Problem requirements
When a line in the data below includes "default", pick it out and copy it.
┄┄┄┄┄┄┄┄┄┄┄┄┄┄┄┄┄┄┄┄
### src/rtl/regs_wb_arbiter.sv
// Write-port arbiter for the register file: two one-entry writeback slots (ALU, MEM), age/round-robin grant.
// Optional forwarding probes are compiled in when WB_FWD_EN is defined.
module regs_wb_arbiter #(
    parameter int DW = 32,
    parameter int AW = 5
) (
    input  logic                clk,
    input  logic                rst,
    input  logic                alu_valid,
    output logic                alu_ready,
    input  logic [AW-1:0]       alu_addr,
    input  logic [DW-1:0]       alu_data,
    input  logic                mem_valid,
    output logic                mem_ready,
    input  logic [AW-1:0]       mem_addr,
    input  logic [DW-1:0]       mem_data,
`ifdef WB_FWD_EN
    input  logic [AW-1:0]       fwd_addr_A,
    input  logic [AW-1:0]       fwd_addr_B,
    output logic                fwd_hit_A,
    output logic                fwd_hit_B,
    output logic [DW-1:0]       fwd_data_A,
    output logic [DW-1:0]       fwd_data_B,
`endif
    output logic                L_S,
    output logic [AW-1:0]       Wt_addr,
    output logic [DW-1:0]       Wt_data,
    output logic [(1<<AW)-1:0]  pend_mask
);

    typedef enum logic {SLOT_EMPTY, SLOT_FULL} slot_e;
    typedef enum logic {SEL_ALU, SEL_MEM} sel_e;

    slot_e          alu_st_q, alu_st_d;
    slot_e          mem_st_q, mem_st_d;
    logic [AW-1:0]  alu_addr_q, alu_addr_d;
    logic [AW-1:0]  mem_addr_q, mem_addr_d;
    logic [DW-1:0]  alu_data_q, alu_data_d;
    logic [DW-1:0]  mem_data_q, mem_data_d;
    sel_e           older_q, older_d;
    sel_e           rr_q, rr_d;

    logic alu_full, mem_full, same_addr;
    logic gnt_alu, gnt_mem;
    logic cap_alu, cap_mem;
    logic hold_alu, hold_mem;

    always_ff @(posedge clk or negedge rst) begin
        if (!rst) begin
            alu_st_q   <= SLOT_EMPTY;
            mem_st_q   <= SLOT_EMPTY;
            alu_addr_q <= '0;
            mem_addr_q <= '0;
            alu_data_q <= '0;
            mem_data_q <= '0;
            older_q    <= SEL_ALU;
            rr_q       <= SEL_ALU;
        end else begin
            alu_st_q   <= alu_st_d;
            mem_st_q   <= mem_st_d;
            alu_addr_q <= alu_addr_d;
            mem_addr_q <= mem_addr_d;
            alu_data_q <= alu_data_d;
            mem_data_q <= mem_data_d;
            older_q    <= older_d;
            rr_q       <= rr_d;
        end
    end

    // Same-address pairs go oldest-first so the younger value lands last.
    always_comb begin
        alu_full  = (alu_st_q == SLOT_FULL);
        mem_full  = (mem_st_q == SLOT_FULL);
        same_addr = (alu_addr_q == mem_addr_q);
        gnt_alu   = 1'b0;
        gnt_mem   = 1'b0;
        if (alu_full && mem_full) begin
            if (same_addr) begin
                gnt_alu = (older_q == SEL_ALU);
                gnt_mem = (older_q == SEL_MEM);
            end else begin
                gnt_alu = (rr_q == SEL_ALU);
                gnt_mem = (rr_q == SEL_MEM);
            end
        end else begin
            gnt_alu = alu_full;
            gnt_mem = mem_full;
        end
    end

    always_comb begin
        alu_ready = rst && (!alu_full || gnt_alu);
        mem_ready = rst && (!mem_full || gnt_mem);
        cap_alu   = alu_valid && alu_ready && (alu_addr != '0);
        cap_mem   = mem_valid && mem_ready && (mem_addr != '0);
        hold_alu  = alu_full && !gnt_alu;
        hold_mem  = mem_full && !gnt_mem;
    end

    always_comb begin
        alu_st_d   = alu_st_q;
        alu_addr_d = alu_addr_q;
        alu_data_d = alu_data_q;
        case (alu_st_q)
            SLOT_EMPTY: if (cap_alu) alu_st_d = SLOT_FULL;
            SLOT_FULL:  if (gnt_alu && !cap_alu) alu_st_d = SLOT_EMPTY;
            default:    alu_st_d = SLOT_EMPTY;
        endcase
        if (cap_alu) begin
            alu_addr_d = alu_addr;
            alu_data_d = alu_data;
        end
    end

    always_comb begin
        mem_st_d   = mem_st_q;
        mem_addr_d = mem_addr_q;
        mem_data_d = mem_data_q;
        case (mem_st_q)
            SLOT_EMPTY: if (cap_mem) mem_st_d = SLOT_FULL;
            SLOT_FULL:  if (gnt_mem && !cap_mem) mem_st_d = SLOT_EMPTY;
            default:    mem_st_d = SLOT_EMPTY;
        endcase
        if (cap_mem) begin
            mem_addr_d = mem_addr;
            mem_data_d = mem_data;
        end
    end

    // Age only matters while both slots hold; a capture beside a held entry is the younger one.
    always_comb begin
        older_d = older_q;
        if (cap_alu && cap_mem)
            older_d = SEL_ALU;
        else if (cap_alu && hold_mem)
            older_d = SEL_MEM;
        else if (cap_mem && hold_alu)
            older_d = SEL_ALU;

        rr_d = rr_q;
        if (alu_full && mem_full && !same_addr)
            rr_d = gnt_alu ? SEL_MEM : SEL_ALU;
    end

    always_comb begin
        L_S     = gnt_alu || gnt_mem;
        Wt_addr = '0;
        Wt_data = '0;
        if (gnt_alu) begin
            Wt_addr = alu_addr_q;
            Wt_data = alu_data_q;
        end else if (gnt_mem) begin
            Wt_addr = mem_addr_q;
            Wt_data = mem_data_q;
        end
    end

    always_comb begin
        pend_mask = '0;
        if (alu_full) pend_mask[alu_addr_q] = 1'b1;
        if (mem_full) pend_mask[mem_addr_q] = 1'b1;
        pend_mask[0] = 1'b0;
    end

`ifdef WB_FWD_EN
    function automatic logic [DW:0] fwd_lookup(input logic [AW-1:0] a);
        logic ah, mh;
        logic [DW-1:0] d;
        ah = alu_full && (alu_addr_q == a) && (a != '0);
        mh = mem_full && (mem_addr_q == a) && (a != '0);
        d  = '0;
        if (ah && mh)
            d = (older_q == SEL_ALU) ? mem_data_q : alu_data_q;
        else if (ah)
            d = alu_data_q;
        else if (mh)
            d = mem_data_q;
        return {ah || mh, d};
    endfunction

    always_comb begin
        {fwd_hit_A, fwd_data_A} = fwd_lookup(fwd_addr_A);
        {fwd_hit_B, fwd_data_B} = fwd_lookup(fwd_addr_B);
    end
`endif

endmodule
┄┄┄┄┄┄┄┄┄┄┄┄┄┄┄┄┄┄┄┄
Result for this task
            default:    alu_st_d = SLOT_EMPTY;
            default:    mem_st_d = SLOT_EMPTY;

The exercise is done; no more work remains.